Autophagy related 7 is a protein in humans encoded by ATG7 gene. Related to GSA7; APG7L; APG7-LIKE. ATG 7, present in both plant and animal genomes, acts as an essential protein for cell degradation and its recycling. The sequence associates with the ubiquitin- proteasome system, UPS, required for the unique development of an autophagosomal membrane and fusion within cells. ATG7 was identified based on homology to yeast cells Pichia pastoris GSA7 and Saccharomyces cerevisiae APG7. The protein appears to be required for fusion of peroxisomal and vacuolar membranes. Autophagy is an important cellular process that helps in maintaining homeostasis. It goes through destroying and recycling the cytoplasmic organelles and macromolecules. During the initiation of autophagy, ATG7 acts like an E-1 enzyme for ubiquitin-like proteins (UBL) such as ATG12 and ATG8. ATG7 helps these UBL proteins in targeting their molecule by binding to them and activating their transfer to an E-2 enzyme. ATG7's role in both of these autophagy-specific UBL systems makes it an essential regulator of autophagosome assembly.

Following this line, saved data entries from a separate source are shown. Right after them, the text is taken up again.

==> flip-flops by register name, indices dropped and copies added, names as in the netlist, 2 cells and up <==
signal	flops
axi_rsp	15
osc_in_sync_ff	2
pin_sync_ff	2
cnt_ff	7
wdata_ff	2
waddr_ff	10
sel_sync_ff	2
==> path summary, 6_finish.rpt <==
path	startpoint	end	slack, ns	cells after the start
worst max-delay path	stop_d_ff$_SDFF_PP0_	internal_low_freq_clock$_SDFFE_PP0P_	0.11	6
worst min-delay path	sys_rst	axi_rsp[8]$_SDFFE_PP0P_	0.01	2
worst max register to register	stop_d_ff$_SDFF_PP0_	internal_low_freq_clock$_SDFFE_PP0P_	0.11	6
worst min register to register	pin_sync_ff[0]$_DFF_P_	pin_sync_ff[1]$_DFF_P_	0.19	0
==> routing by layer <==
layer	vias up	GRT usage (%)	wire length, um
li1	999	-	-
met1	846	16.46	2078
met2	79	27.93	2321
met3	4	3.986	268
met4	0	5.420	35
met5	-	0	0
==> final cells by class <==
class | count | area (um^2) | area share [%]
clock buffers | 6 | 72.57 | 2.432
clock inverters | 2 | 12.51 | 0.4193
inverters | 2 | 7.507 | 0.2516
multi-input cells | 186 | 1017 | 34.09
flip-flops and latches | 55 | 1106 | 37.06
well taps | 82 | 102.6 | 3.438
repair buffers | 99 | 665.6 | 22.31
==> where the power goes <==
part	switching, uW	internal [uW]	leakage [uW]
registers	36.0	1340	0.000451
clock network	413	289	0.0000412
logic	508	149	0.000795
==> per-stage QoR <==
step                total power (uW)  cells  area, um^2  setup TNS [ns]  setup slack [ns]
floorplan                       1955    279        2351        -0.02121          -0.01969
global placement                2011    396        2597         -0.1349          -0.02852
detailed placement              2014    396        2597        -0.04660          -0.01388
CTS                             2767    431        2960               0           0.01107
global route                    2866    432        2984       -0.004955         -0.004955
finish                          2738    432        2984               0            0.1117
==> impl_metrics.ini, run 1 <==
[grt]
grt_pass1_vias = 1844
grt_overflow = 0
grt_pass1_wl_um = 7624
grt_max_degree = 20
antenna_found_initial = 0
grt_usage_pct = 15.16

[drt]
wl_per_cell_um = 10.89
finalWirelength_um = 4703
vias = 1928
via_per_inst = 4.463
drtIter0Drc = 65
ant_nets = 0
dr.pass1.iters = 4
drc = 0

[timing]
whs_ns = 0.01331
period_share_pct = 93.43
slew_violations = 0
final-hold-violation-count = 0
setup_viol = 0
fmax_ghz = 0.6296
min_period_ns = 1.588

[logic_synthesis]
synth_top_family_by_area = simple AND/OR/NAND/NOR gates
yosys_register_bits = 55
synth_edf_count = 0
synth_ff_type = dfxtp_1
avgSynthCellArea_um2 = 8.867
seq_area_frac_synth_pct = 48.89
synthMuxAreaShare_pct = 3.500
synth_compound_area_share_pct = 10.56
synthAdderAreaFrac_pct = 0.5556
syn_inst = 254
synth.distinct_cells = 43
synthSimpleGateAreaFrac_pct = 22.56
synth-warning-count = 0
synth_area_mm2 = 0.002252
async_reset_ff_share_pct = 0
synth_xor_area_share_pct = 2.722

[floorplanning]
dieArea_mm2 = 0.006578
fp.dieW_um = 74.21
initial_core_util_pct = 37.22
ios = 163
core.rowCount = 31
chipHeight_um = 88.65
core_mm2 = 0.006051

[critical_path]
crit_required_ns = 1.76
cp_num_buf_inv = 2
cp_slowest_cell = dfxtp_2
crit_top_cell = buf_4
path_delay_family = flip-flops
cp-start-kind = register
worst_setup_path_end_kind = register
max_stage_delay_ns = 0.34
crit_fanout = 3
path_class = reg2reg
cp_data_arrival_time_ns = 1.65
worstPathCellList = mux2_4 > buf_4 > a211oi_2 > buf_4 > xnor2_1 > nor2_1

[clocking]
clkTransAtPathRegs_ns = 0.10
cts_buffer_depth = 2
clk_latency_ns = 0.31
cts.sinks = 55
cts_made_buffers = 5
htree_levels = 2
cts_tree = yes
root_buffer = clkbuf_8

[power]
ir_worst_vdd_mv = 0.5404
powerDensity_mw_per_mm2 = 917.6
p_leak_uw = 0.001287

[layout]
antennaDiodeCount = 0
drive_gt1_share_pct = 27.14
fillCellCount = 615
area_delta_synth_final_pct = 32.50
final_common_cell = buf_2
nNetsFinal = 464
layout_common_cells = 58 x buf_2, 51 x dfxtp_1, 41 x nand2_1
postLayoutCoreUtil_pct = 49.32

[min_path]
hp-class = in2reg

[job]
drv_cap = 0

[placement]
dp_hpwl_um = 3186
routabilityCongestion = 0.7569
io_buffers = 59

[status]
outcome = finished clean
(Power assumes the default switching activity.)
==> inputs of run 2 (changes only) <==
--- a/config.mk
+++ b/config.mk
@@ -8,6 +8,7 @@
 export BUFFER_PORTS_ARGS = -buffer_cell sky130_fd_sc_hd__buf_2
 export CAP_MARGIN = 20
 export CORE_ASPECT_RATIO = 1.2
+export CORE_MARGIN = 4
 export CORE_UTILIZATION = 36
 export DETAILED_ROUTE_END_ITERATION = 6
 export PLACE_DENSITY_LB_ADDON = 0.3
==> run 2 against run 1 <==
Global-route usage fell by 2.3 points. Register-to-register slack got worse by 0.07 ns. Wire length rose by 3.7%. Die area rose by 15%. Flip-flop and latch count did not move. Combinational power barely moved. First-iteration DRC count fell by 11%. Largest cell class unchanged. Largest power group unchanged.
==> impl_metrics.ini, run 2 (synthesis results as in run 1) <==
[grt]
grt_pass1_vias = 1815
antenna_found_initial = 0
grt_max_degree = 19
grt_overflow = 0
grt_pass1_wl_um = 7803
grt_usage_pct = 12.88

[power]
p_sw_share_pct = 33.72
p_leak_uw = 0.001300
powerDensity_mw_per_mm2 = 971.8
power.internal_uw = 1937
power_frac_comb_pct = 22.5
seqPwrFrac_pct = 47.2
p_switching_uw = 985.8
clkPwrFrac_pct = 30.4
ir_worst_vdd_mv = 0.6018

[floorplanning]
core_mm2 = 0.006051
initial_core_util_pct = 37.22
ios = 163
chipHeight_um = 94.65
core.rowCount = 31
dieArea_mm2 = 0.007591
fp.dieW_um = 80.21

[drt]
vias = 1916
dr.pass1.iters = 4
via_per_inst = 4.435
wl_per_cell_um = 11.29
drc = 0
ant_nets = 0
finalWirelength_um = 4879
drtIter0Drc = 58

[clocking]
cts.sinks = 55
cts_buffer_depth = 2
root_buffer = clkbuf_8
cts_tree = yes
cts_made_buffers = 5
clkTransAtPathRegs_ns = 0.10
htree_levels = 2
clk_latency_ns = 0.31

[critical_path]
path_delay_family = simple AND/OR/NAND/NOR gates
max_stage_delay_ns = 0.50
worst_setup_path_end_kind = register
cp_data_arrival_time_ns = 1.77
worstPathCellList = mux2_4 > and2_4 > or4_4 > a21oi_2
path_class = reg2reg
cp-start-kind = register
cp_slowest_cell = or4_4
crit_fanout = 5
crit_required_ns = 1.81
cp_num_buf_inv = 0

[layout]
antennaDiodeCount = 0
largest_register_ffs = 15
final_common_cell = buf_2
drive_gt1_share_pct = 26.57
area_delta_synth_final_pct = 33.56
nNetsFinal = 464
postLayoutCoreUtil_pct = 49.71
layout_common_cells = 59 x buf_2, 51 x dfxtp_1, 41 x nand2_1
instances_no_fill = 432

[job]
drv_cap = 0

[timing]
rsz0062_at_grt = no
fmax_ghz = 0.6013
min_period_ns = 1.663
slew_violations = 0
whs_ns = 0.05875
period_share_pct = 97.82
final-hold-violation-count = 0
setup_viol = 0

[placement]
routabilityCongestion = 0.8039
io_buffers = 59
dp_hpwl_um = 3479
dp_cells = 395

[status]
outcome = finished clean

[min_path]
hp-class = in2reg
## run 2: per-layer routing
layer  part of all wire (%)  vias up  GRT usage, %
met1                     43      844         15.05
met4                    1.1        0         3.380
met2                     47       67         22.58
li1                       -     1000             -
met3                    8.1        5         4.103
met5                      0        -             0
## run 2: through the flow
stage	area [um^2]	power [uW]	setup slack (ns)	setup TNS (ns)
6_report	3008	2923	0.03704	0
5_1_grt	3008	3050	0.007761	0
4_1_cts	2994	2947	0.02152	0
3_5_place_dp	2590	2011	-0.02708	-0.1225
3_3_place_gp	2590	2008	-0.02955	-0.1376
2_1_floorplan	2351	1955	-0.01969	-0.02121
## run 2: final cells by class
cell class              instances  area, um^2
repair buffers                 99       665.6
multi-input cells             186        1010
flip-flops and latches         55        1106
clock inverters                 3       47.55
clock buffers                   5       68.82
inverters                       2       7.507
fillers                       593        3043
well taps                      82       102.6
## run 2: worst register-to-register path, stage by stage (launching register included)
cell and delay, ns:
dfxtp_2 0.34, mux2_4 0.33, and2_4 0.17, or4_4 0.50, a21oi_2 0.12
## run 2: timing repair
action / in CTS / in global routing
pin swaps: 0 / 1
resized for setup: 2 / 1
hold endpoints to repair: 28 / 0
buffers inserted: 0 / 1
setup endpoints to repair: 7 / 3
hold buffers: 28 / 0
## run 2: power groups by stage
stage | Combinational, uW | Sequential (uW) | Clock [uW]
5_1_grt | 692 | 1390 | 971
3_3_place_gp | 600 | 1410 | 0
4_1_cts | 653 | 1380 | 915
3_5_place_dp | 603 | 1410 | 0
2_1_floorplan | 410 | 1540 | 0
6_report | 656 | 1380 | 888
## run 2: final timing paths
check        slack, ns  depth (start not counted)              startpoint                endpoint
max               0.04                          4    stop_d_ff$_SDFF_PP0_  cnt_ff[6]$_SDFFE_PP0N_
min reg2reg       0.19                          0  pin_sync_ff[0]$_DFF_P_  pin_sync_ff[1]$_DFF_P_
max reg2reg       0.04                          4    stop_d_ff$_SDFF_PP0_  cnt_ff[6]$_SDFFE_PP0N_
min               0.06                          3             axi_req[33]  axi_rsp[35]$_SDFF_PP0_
--- src/design/mmr_defs.svh ---
// mmr_defs.svh: offsets, field positions, reset values and timing counts
// of the measurement readout slave; definitions only.
`ifndef MMR_DEFS_SVH
`define MMR_DEFS_SVH

`define MMR_CLK_HZ          25000000
`define MMR_BAUD_DEFAULT    19200
`define MMR_BAUD_DIV(b)     (`MMR_CLK_HZ / (b))
`define MMR_GAP_CHARS       7
`define MMR_BITS_PER_CHAR   10
`define MMR_FUNC_READ       8'h03
`define MMR_REG_PRESSURE    16'h0002
`define MMR_REG_FLOW        16'h0006
`define MMR_REG_CONSUMPTION 16'h0008
`define MMR_REG_LIMIT       16'h000A
`define MMR_CRC_INIT        16'hFFFF
`define MMR_CRC_POLY        16'hA001
`define MMR_MAX_REGS        8'h0A
`define MMR_REQ_LEN         8

`endif

--- src/design/mmr_pkg.sv ---
// mmr_pkg: types used by the readout slave's frame logic.
// assumes mmr_defs.svh is compiled alongside.
package mmr_pkg;
    typedef enum logic [3:0] {
        MMR_RX_IDLE  = 4'b0001,
        MMR_RX_FRAME = 4'b0010,
        MMR_RX_TURN  = 4'b0100,
        MMR_RX_SEND  = 4'b1000
    } mmr_state_t;
endpackage : mmr_pkg

--- src/design/mmr_tx_if.sv ---
// mmr_tx_if: byte handshake between frame logic and the transmitter.
// assumes one clock domain shared by both ends.
`timescale 1ns/1ps
`default_nettype none
interface mmr_tx_if;
    logic       valid;
    logic [7:0] data;
    logic       ready;
    modport src (output valid, output data, input ready);
    modport snk (input valid, input data, output ready);
endinterface : mmr_tx_if
`default_nettype wire

--- src/design/mmr_slave.sv ---
// mmr_slave: serial RTU slave serving flow, consumption and pressure.
// assumes measurement words and configuration inputs are synchronous to i_clk.
`timescale 1ns/1ps
`default_nettype none
`include "mmr_defs.svh"
module mmr_slave #(
    parameter logic [15:0] BAUD_DEFAULT = 16'(`MMR_BAUD_DEFAULT)
) (
    input  wire logic        i_clk,
    input  wire logic        i_rst,
    input  wire logic        i_rx,
    input  wire logic [7:0]  i_station_addr,
    input  wire logic [15:0] i_baud_div,
    input  wire logic [31:0] i_flow_value,
    input  wire logic [31:0] i_consumption_total,
    input  wire logic [31:0] i_pressure_value,
    output logic             o_tx,
    output logic             o_tx_en,
    output logic             o_frame_ok
);
    // ----------------------------------------------------------------
    // helpers
    // ----------------------------------------------------------------
    function automatic logic [15:0] crc_step(input logic [15:0] c, input logic [7:0] d);
        logic [15:0] r;
        r = c ^ {8'h00, d};
        for (int i = 0; i < 8; i++) begin
            r = r[0] ? ((r >> 1) ^ `MMR_CRC_POLY) : (r >> 1);
        end
        return r;
    endfunction : crc_step

    // ----------------------------------------------------------------
    // input sync and receiver
    // ----------------------------------------------------------------
    logic [2:0]  rx_sync_reg, rx_sync_next;
    logic [15:0] div;
    // a zero divider would stall the link; fall back to default rate
    assign div = (i_baud_div == 16'h0000) ? 16'(`MMR_CLK_HZ / BAUD_DEFAULT) : i_baud_div;

    logic        rx_line;
    assign rx_line = rx_sync_reg[2];

    logic [15:0] rcnt_reg, rcnt_next;
    logic [3:0]  rbit_reg, rbit_next;
    logic [7:0]  rsh_reg,  rsh_next;
    logic        rbusy_reg, rbusy_next;
    logic        rbyte;
    logic [23:0] idle_reg, idle_next;
    logic [23:0] gap_cycles;
    assign gap_cycles = 24'(div) * 24'(`MMR_GAP_CHARS * `MMR_BITS_PER_CHAR);

    always_comb begin
        rcnt_next  = rcnt_reg;
        rbit_next  = rbit_reg;
        rsh_next   = rsh_reg;
        rbusy_next = rbusy_reg;
        rbyte      = 1'b0;
        rx_sync_next = {rx_sync_reg[1:0], i_rx};
        if (!rbusy_reg) begin
            if (rx_sync_reg[2] == 1'b0 && rx_sync_reg[1] == 1'b0) begin
                rbusy_next = 1'b1;
                rcnt_next  = {1'b0, div[15:1]};
                rbit_next  = 4'h0;
            end
        end else if (rcnt_reg >= div - 16'h0001) begin
            rcnt_next = 16'h0000;
            if (rbit_reg == 4'h0) begin
                if (rx_line) rbusy_next = 1'b0;
                rbit_next = 4'h1;
            end else if (rbit_reg == 4'h9) begin
                rbusy_next = 1'b0;
                rbyte      = rx_line;
            end else begin
                rsh_next  = {rx_line, rsh_reg[7:1]};
                rbit_next = rbit_reg + 4'h1;
            end
        end else begin
            rcnt_next = rcnt_reg + 16'h0001;
        end
        if (rbusy_reg || !rx_line) idle_next = 24'h000000;
        else if (idle_reg != 24'hFFFFFF) idle_next = idle_reg + 24'h000001;
        else idle_next = idle_reg;
    end

    always_ff @(posedge i_clk or posedge i_rst) begin
        if (i_rst) begin
            // idle level, so leaving reset shows no false start bit
            rx_sync_reg <= 3'h7;
            rcnt_reg    <= 16'h0000;
            rbit_reg    <= 4'h0;
            rsh_reg     <= 8'h00;
            rbusy_reg   <= 1'b0;
            idle_reg    <= 24'h000000;
        end else begin
            rx_sync_reg <= rx_sync_next;
            rcnt_reg    <= rcnt_next;
            rbit_reg    <= rbit_next;
            rsh_reg     <= rsh_next;
            rbusy_reg   <= rbusy_next;
            idle_reg    <= idle_next;
        end
    end

    // ----------------------------------------------------------------
    // register map
    // ----------------------------------------------------------------
    // two registers per value, high word first; unmapped registers read zero
    function automatic logic [15:0] reg_word(input logic [15:0] a, input logic [95:0] s);
        logic [31:0] v;
        v = 32'h00000000;
        if ((a & 16'hFFFE) == `MMR_REG_FLOW) begin
            v = s[95:64];
        end else if ((a & 16'hFFFE) == `MMR_REG_CONSUMPTION) begin
            v = s[63:32];
        end else if ((a & 16'hFFFE) == `MMR_REG_PRESSURE) begin
            v = s[31:0];
        end
        return a[0] ? v[15:0] : v[31:16];
    endfunction : reg_word

    // ----------------------------------------------------------------
    // frame logic
    // ----------------------------------------------------------------
    mmr_pkg::mmr_state_t state_reg, state_next;
    logic [7:0]  buf_reg [0:7];
    logic [7:0]  buf_next [0:7];
    logic [3:0]  rlen_reg,  rlen_next;
    logic [15:0] rcrc_reg,  rcrc_next;
    logic [15:0] start_reg, start_next;
    logic [3:0]  words_reg, words_next;
    logic [4:0]  tidx_reg,  tidx_next;
    logic [15:0] tcrc_reg,  tcrc_next;
    logic [95:0] snap_reg,  snap_next;
    logic        ok_reg,    ok_next;
    logic        tx_reg,    tx_next;
    logic        tx_en_reg, tx_en_next;
    logic        tx_line;
    logic        frame_good;
    logic [15:0] req_start, req_count;
    logic [4:0]  data_end,  reply_len, data_k;
    logic [15:0] word_now;
    logic [7:0]  tx_byte;
    mmr_tx_if    tx_if ();

    assign req_start  = {buf_reg[2], buf_reg[3]};
    assign req_count  = {buf_reg[4], buf_reg[5]};
    // a frame with its own crc appended folds to zero; address zero is never ours
    assign frame_good = (rlen_reg == 4'(`MMR_REQ_LEN)) && (rcrc_reg == 16'h0000)
                     && (buf_reg[0] == i_station_addr) && (i_station_addr != 8'h00)
                     && (buf_reg[1] == `MMR_FUNC_READ) && (req_count != 16'h0000)
                     && (req_count <= {8'h00, `MMR_MAX_REGS})
                     && (({1'b0, req_start} + {1'b0, req_count}) <= {1'b0, `MMR_REG_LIMIT});
    assign data_end    = 5'h03 + {words_reg, 1'b0};
    assign reply_len   = data_end + 5'h02;
    assign data_k      = tidx_reg - 5'h03;
    assign word_now    = reg_word(start_reg + {12'h000, data_k[4:1]}, snap_reg);
    assign tx_if.valid = (state_reg == mmr_pkg::MMR_RX_SEND) && (tidx_reg < reply_len);
    assign tx_if.data  = tx_byte;

    always_comb begin
        if (tidx_reg == 5'h00) begin
            tx_byte = buf_reg[0];
        end else if (tidx_reg == 5'h01) begin
            tx_byte = `MMR_FUNC_READ;
        end else if (tidx_reg == 5'h02) begin
            tx_byte = {3'h0, words_reg, 1'b0};
        end else if (tidx_reg < data_end) begin
            // no swap: register bytes leave high first, ABCD as held
            tx_byte = data_k[0] ? word_now[7:0] : word_now[15:8];
        end else if (tidx_reg == data_end) begin
            tx_byte = tcrc_reg[7:0];
        end else begin
            tx_byte = tcrc_reg[15:8];
        end
    end

    mmr_uart_tx u_tx (
        .i_clk  (i_clk),
        .i_rst  (i_rst),
        .i_div  (div),
        .tx     (tx_if),
        .o_line (tx_line),
        .o_busy ()
    );

    always_comb begin
        state_next = state_reg;
        for (int i = 0; i < 8; i++) begin
            buf_next[i] = buf_reg[i];
        end
        rlen_next  = rlen_reg;
        rcrc_next  = rcrc_reg;
        start_next = start_reg;
        words_next = words_reg;
        tidx_next  = tidx_reg;
        tcrc_next  = tcrc_reg;
        snap_next  = snap_reg;
        ok_next    = 1'b0;
        tx_next    = tx_line;
        tx_en_next = (state_reg == mmr_pkg::MMR_RX_SEND);
        case (state_reg)
            mmr_pkg::MMR_RX_IDLE: begin
                if (rbyte) begin
                    buf_next[0] = rsh_reg;
                    rlen_next   = 4'h1;
                    rcrc_next   = crc_step(`MMR_CRC_INIT, rsh_reg);
                    state_next  = mmr_pkg::MMR_RX_FRAME;
                end
            end
            mmr_pkg::MMR_RX_FRAME: begin
                if (rbyte) begin
                    // keep counting past the buffer so overlong frames fail
                    if (rlen_reg < 4'h8) begin
                        buf_next[rlen_reg[2:0]] = rsh_reg;
                    end
                    if (rlen_reg != 4'h9) begin
                        rlen_next = rlen_reg + 4'h1;
                    end
                    rcrc_next = crc_step(rcrc_reg, rsh_reg);
                end
                if (idle_reg == gap_cycles) begin
                    state_next = mmr_pkg::MMR_RX_TURN;
                end
            end
            mmr_pkg::MMR_RX_TURN: begin
                if (frame_good) begin
                    state_next = mmr_pkg::MMR_RX_SEND;
                    start_next = req_start;
                    words_next = req_count[3:0];
                    tidx_next  = 5'h00;
                    tcrc_next  = `MMR_CRC_INIT;
                    // snapshot, so no value tears between its two registers
                    snap_next  = {i_flow_value, i_consumption_total, i_pressure_value};
                    ok_next    = 1'b1;
                end else begin
                    state_next = mmr_pkg::MMR_RX_IDLE;
                end
            end
            mmr_pkg::MMR_RX_SEND: begin
                if (tx_if.valid && tx_if.ready) begin
                    tidx_next = tidx_reg + 5'h01;
                    if (tidx_reg < data_end) begin
                        tcrc_next = crc_step(tcrc_reg, tx_byte);
                    end
                end
                if ((tidx_reg == reply_len) && tx_if.ready) begin
                    state_next = mmr_pkg::MMR_RX_IDLE;
                end
            end
            default: begin
                state_next = mmr_pkg::MMR_RX_IDLE;
            end
        endcase
    end

    always_ff @(posedge i_clk or posedge i_rst) begin
        if (i_rst) begin
            state_reg <= mmr_pkg::MMR_RX_IDLE;
            for (int i = 0; i < 8; i++) begin
                buf_reg[i] <= 8'h00;
            end
            rlen_reg  <= 4'h0;
            rcrc_reg  <= `MMR_CRC_INIT;
            start_reg <= 16'h0000;
            words_reg <= 4'h0;
            tidx_reg  <= 5'h00;
            tcrc_reg  <= `MMR_CRC_INIT;
            snap_reg  <= 96'h0;
            ok_reg    <= 1'b0;
            tx_reg    <= 1'b1;
            tx_en_reg <= 1'b0;
        end else begin
            state_reg <= state_next;
            for (int i = 0; i < 8; i++) begin
                buf_reg[i] <= buf_next[i];
            end
            rlen_reg  <= rlen_next;
            rcrc_reg  <= rcrc_next;
            start_reg <= start_next;
            words_reg <= words_next;
            tidx_reg  <= tidx_next;
            tcrc_reg  <= tcrc_next;
            snap_reg  <= snap_next;
            ok_reg    <= ok_next;
            tx_reg    <= tx_next;
            tx_en_reg <= tx_en_next;
        end
    end

    assign o_tx       = tx_reg;
    assign o_tx_en    = tx_en_reg;
    assign o_frame_ok = ok_reg;

    gap_ends_frame_a: assert property (
        @(posedge i_clk) disable iff (i_rst)
        (state_reg == mmr_pkg::MMR_RX_FRAME) && (idle_reg == gap_cycles)
        |=> (state_reg == mmr_pkg::MMR_RX_TURN)) else $error("idle gap did not end the frame");
    reply_starts_a: assert property (
        @(posedge i_clk) disable iff (i_rst)
        (state_reg == mmr_pkg::MMR_RX_TURN) && frame_good
        |=> (state_reg == mmr_pkg::MMR_RX_SEND) && tx_if.valid) else $error("reply was delayed");
    bad_frame_quiet_a: assert property (
        @(posedge i_clk) disable iff (i_rst)
        (state_reg == mmr_pkg::MMR_RX_TURN) && !frame_good
        |=> (state_reg == mmr_pkg::MMR_RX_IDLE) && !ok_reg) else $error("refused frame answered");
    own_station_a: assert property (
        @(posedge i_clk) disable iff (i_rst)
        ok_reg |-> $past(buf_reg[0] == i_station_addr)) else $error("foreign address accepted");
    func_code_a: assert property (
        @(posedge i_clk) disable iff (i_rst)
        (state_reg == mmr_pkg::MMR_RX_SEND) && (tidx_reg == 5'h01)
        |-> (tx_if.data == `MMR_FUNC_READ)) else $error("reply function code wrong");
    line_idle_a: assert property (
        @(posedge i_clk) disable iff (i_rst)
        !tx_en_reg |-> tx_reg) else $error("line not idle high while released");
endmodule : mmr_slave
`default_nettype wire

--- src/design/mmr_uart_tx.sv ---
// mmr_uart_tx: 8N1 character transmitter with runtime baud divider.
// assumes i_div is held stable while a character is in flight.
`timescale 1ns/1ps
`default_nettype none
`include "mmr_defs.svh"
module mmr_uart_tx (
    input  wire logic        i_clk,
    input  wire logic        i_rst,
    input  wire logic [15:0] i_div,
    mmr_tx_if.snk            tx,
    output logic             o_line,
    output logic             o_busy
);
    logic [15:0] cnt_reg,  cnt_next;
    logic [3:0]  bit_reg,  bit_next;
    logic [9:0]  sh_reg,   sh_next;
    logic        busy_reg, busy_next;

    always_comb begin
        cnt_next  = cnt_reg;
        bit_next  = bit_reg;
        sh_next   = sh_reg;
        busy_next = busy_reg;
        if (!busy_reg) begin
            if (tx.valid) begin
                // stop, data lsb first, start; 8N1
                sh_next   = {1'b1, tx.data, 1'b0};
                busy_next = 1'b1;
                cnt_next  = 16'h0000;
                bit_next  = 4'h0;
            end
        end else if (cnt_reg >= i_div - 16'h0001) begin
            cnt_next = 16'h0000;
            sh_next  = {1'b1, sh_reg[9:1]};
            if (bit_reg == 4'(`MMR_BITS_PER_CHAR - 1)) begin
                busy_next = 1'b0;
            end else begin
                bit_next = bit_reg + 4'h1;
            end
        end else begin
            cnt_next = cnt_reg + 16'h0001;
        end
    end

    always_ff @(posedge i_clk or posedge i_rst) begin
        if (i_rst) begin
            cnt_reg  <= 16'h0000;
            bit_reg  <= 4'h0;
            sh_reg   <= 10'h3FF;
            busy_reg <= 1'b0;
        end else begin
            cnt_reg  <= cnt_next;
            bit_reg  <= bit_next;
            sh_reg   <= sh_next;
            busy_reg <= busy_next;
        end
    end

    assign tx.ready = !busy_reg;
    assign o_line   = busy_reg ? sh_reg[0] : 1'b1;
    assign o_busy   = busy_reg;
endmodule : mmr_uart_tx
`default_nettype wire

ATG7 is an E1-like activating enzyme involved in two ubiquitin-like systems crucial for cytoplasm to vacuole transport (Cvt) and autophagy. It activates ATG12 for conjugation with ATG5, and the ATG8 family proteins for conjugation with phosphatidylethanolamine. These systems are essential for ATG8 association with Cvt vesicles and autophagosome membranes. ATG7 is required for autophagic death induced by caspase-8 inhibition. It facilitates LC3-I lipidation with phosphatidylethanolamine to form LC3-II, which is found on autophagosomal membranes. ATG7 is also necessary for mitophagy, which regulates mitochondrial quantity and quality by eliminating mitochondria to maintain cellular energy requirements and prevent excess ROS production. It modulates p53/TP53 activity to regulate the cell cycle and survival during metabolic stress. Additionally, ATG7 plays a vital role in maintaining axonal homeostasis, preventing axonal degeneration, maintaining hematopoietic stem cells, forming Paneth cell granules, and adipose differentiation. It regulates the liver clock and glucose metabolism by mediating the autophagic degradation of CRY1 (clock repressor) in a time-dependent manner. {ECO:0000250|UniProtKB:Q9D906, ECO:0000269|PubMed:11096062, ECO:0000269|PubMed:16303767, ECO:0000269|PubMed:22170151, ECO:0000269|PubMed:34161705}
ATG7 is also known as APG7-LIKE, APG7L, GSA7, SCAR31.